UNE UTILISATION POPULISTE DE LA PEUR A STIGMATISER

Il y a par contre clairement une utilisation populiste de la peur de l’autre par certains pouvoirs politiques en Europe, par pur électoralisme opportuniste. En Italie le Berlusconisme nous en donne un aperçu régulier, tout comme certains partis Flamands séparatistes, ou des partis en Europe Centrale qui tels le PIS en Pologne ou certains partis de droite en Hongrie ou Roumanie, ont pu utiliser la peur de l’autre comme une arme politique, sans pouvoir forcément être classés à l’extrême droite de l’échiquier politique, mais en se rendant coupable de dérives par rapport aux principes républicains ou constitutionnels inscrits dans le marbre des lois nationales ou européennes de nos démocraties.
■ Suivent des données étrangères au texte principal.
### src/mpc_pkg.sv
package mpc_pkg;

   // Power states of the module sequencer.
   typedef enum logic [1:0] {
      MPC_OFF = 2'b00,
      MPC_RAMP = 2'b01,
      MPC_ON = 2'b10,
      MPC_HOLD = 2'b11
   } mpc_state_t;

   // Button action selections.
   localparam logic [1:0] MPC_ACT_TOGGLE = 2'h0;
   localparam logic [1:0] MPC_ACT_ON_ONLY = 2'h1;
   localparam logic [1:0] MPC_ACT_OFF_ONLY = 2'h2;
   localparam logic [1:0] MPC_ACT_IGNORE = 2'h3;

   // Clock rate and sequencing times.
   localparam int MPC_CLK_MHZ = 100;
   localparam int MPC_RAMP_US = 10;
   localparam int MPC_RAMP_CYCLES = MPC_RAMP_US * MPC_CLK_MHZ;
   localparam int MPC_CNT_W = 16;
   localparam int MPC_SYNC_STAGES = 2;

endpackage

### src/mpc_sync_if.sv
`timescale 1ns/1ps
`default_nettype none
interface mpc_sync_if;
   logic power_good_raw;
   logic power_button_raw_n;
   logic power_good;
   logic power_button_n;
   modport sync (input power_good_raw, input power_button_raw_n,
      output power_good, output power_button_n);
   modport user (output power_good_raw, output power_button_raw_n,
      input power_good, input power_button_n);
endinterface
`default_nettype wire

### src/mpc_power_control.sv
// Functional notes
// - Onboard sequencing starts only while power good is high.
// - Internal reset stays asserted while power good is driven low.
// - Supply-on request goes low whenever the main supply must be on.
// - A button press is an operator request to turn power on or off.
// - The action taken on a button press is selected by configuration.
`timescale 1ns/1ps
`default_nettype none
module mpc_power_control
   import mpc_pkg::*;
(
   input wire logic ref_clk,
   input wire logic reset_n,
   input wire logic power_good_in,
   input wire logic power_button_n,
   input wire logic [1:0] button_action,
   output logic supply_on_request_n,
   output logic module_reset_n,
   output logic sequencing_active,
   output logic power_on
);

   mpc_sync_if sif ();
   mpc_state_t state;
   mpc_state_t next_state;
   logic good_sync;
   logic button_sync_n;
   logic button_prev_n;
   logic press;
   logic press_up;
   logic press_down;
   logic ramp_done;
   logic [MPC_CNT_W-1:0] ramp_count;
   logic next_supply_on_request_n;
   logic next_module_reset_n;
   logic next_sequencing_active;
   logic next_power_on;

   ////////////////////////////////////////////////////////////////////////////
   // Input synchronisation.

   assign sif.power_good_raw = power_good_in;
   assign sif.power_button_raw_n = power_button_n;

   mpc_input_sync u_sync (
      .ref_clk(ref_clk),
      .reset_n(reset_n),
      .sif(sif)
   );

   // Only these synchronised views of the carrier pins feed any decision below.
   assign good_sync = sif.power_good;
   assign button_sync_n = sif.power_button_n;

   // The previous level resets released, so leaving reset never looks like a press.
   always_ff @(posedge ref_clk) begin
      if (!reset_n) begin
         button_prev_n <= 1'h1;
      end else begin
         button_prev_n <= button_sync_n;
      end
   end

   // A press is the falling edge of the synchronised button level.
   assign press = button_prev_n && !button_sync_n;

   ////////////////////////////////////////////////////////////////////////////
   // Button action decode.

   // The configured action decides in which direction a press may switch power.
   always_comb begin
      press_up = 1'h0;
      press_down = 1'h0;
      case (button_action)
         MPC_ACT_TOGGLE: begin
            press_up = press;
            press_down = press;
         end
         MPC_ACT_ON_ONLY: begin
            press_up = press;
         end
         MPC_ACT_OFF_ONLY: begin
            press_down = press;
         end
         MPC_ACT_IGNORE: begin
            press_up = 1'h0;
            press_down = 1'h0;
         end
         default: begin
            press_up = 1'h0;
            press_down = 1'h0;
         end
      endcase
   end

   ////////////////////////////////////////////////////////////////////////////
   // Power state sequencing.

   always_comb begin
      next_state = state;
      case (state)
         MPC_OFF: begin
            // Standby only; the supply request is released.
            if (press_up) begin
               next_state = MPC_HOLD;
            end
         end
         MPC_HOLD: begin
            // Supply is requested; wait for power good before sequencing.
            if (good_sync) begin
               next_state = MPC_RAMP;
            end else if (press_down) begin
               next_state = MPC_OFF;
            end
         end
         MPC_RAMP: begin
            // Presses are ignored here so a half-sequenced module is never cut.
            if (!good_sync) begin
               next_state = MPC_HOLD;
            end else if (ramp_done) begin
               next_state = MPC_ON;
            end
         end
         MPC_ON: begin
            // Loss of power good keeps the request so the rails may come back.
            if (press_down) begin
               next_state = MPC_OFF;
            end else if (!good_sync) begin
               next_state = MPC_HOLD;
            end
         end
         default: begin
            next_state = MPC_OFF;
         end
      endcase
   end

   always_ff @(posedge ref_clk) begin
      if (!reset_n) begin
         state <= MPC_OFF;
      end else begin
         state <= next_state;
      end
   end

   ////////////////////////////////////////////////////////////////////////////
   // Ramp timer.

   // The timer runs only while the state stays in ramp and restarts on every entry.
   always_ff @(posedge ref_clk) begin
      if (!reset_n || next_state != MPC_RAMP || state != MPC_RAMP) begin
         ramp_count <= '0;
      end else begin
         ramp_count <= ramp_count + MPC_CNT_W'(1);
      end
   end

   assign ramp_done = (ramp_count == MPC_CNT_W'(MPC_RAMP_CYCLES - 1));

   ////////////////////////////////////////////////////////////////////////////
   // Output decode.

   // Output levels belong to the state about to be entered, so the pins move with it.
   always_comb begin
      next_supply_on_request_n = 1'h0;
      next_module_reset_n = 1'h0;
      next_sequencing_active = 1'h0;
      next_power_on = 1'h0;
      case (next_state)
         MPC_OFF: begin
            next_supply_on_request_n = 1'h1;
         end
         MPC_HOLD: begin
            next_supply_on_request_n = 1'h0;
         end
         MPC_RAMP: begin
            next_sequencing_active = 1'h1;
         end
         MPC_ON: begin
            next_module_reset_n = good_sync;
            next_power_on = 1'h1;
         end
         default: begin
            next_supply_on_request_n = 1'h1;
         end
      endcase
   end

   ////////////////////////////////////////////////////////////////////////////
   // Registered outputs.

   // The supply request stays low in every state but off, power loss included.
   always_ff @(posedge ref_clk) begin
      if (!reset_n) begin
         supply_on_request_n <= 1'h1;
      end else begin
         supply_on_request_n <= next_supply_on_request_n;
      end
   end

   // The module leaves reset only when fully on and power good still stands.
   always_ff @(posedge ref_clk) begin
      if (!reset_n) begin
         module_reset_n <= 1'h0;
      end else begin
         module_reset_n <= next_module_reset_n;
      end
   end

   always_ff @(posedge ref_clk) begin
      if (!reset_n) begin
         sequencing_active <= 1'h0;
      end else begin
         sequencing_active <= next_sequencing_active;
      end
   end

   always_ff @(posedge ref_clk) begin
      if (!reset_n) begin
         power_on <= 1'h0;
      end else begin
         power_on <= next_power_on;
      end
   end

endmodule
`default_nettype wire

### src/mpc_input_sync.sv
`timescale 1ns/1ps
`default_nettype none
module mpc_input_sync
   import mpc_pkg::*;
(
   input wire logic ref_clk,
   input wire logic reset_n,
   mpc_sync_if.sync sif
);

   logic [MPC_SYNC_STAGES-1:0] good_pipe;
   logic [MPC_SYNC_STAGES-1:0] button_pipe;

   // Two-stage synchronisers; button idles released (high) after reset.
   always_ff @(posedge ref_clk) begin
      if (!reset_n) begin
         good_pipe <= '0;
         button_pipe <= '1;
      end else begin
         good_pipe <= {good_pipe[MPC_SYNC_STAGES-2:0], sif.power_good_raw};
         button_pipe <= {button_pipe[MPC_SYNC_STAGES-2:0], sif.power_button_raw_n};
      end
   end

   assign sif.power_good = good_pipe[MPC_SYNC_STAGES-1];
   assign sif.power_button_n = button_pipe[MPC_SYNC_STAGES-1];

endmodule
`default_nettype wire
UN AVERTISSEMENT CITOYEN QUI FERA DATE

En conclusion, Il me semble que l’avertissement européen, l’indignation collective suscitée en Europe mais aussi en France bien au-delà du seul peuple de gauche, feront date dans notre histoire, à condition que l’indignation suscitée par cette affaire ne prenne pas la pente de l’anachronisme historique.

Au final, les français montreront à cette occasion qu’ils ne sont pas le peuple xénophobe qu’une caricature facile voudrait voir en eux, et qu’il reste encore beaucoup de Républicains prêts à promouvoir la patrie des droits de l’homme que nous chérissons tous, une terre de France fraternelle et accueillante qui est bien réelle.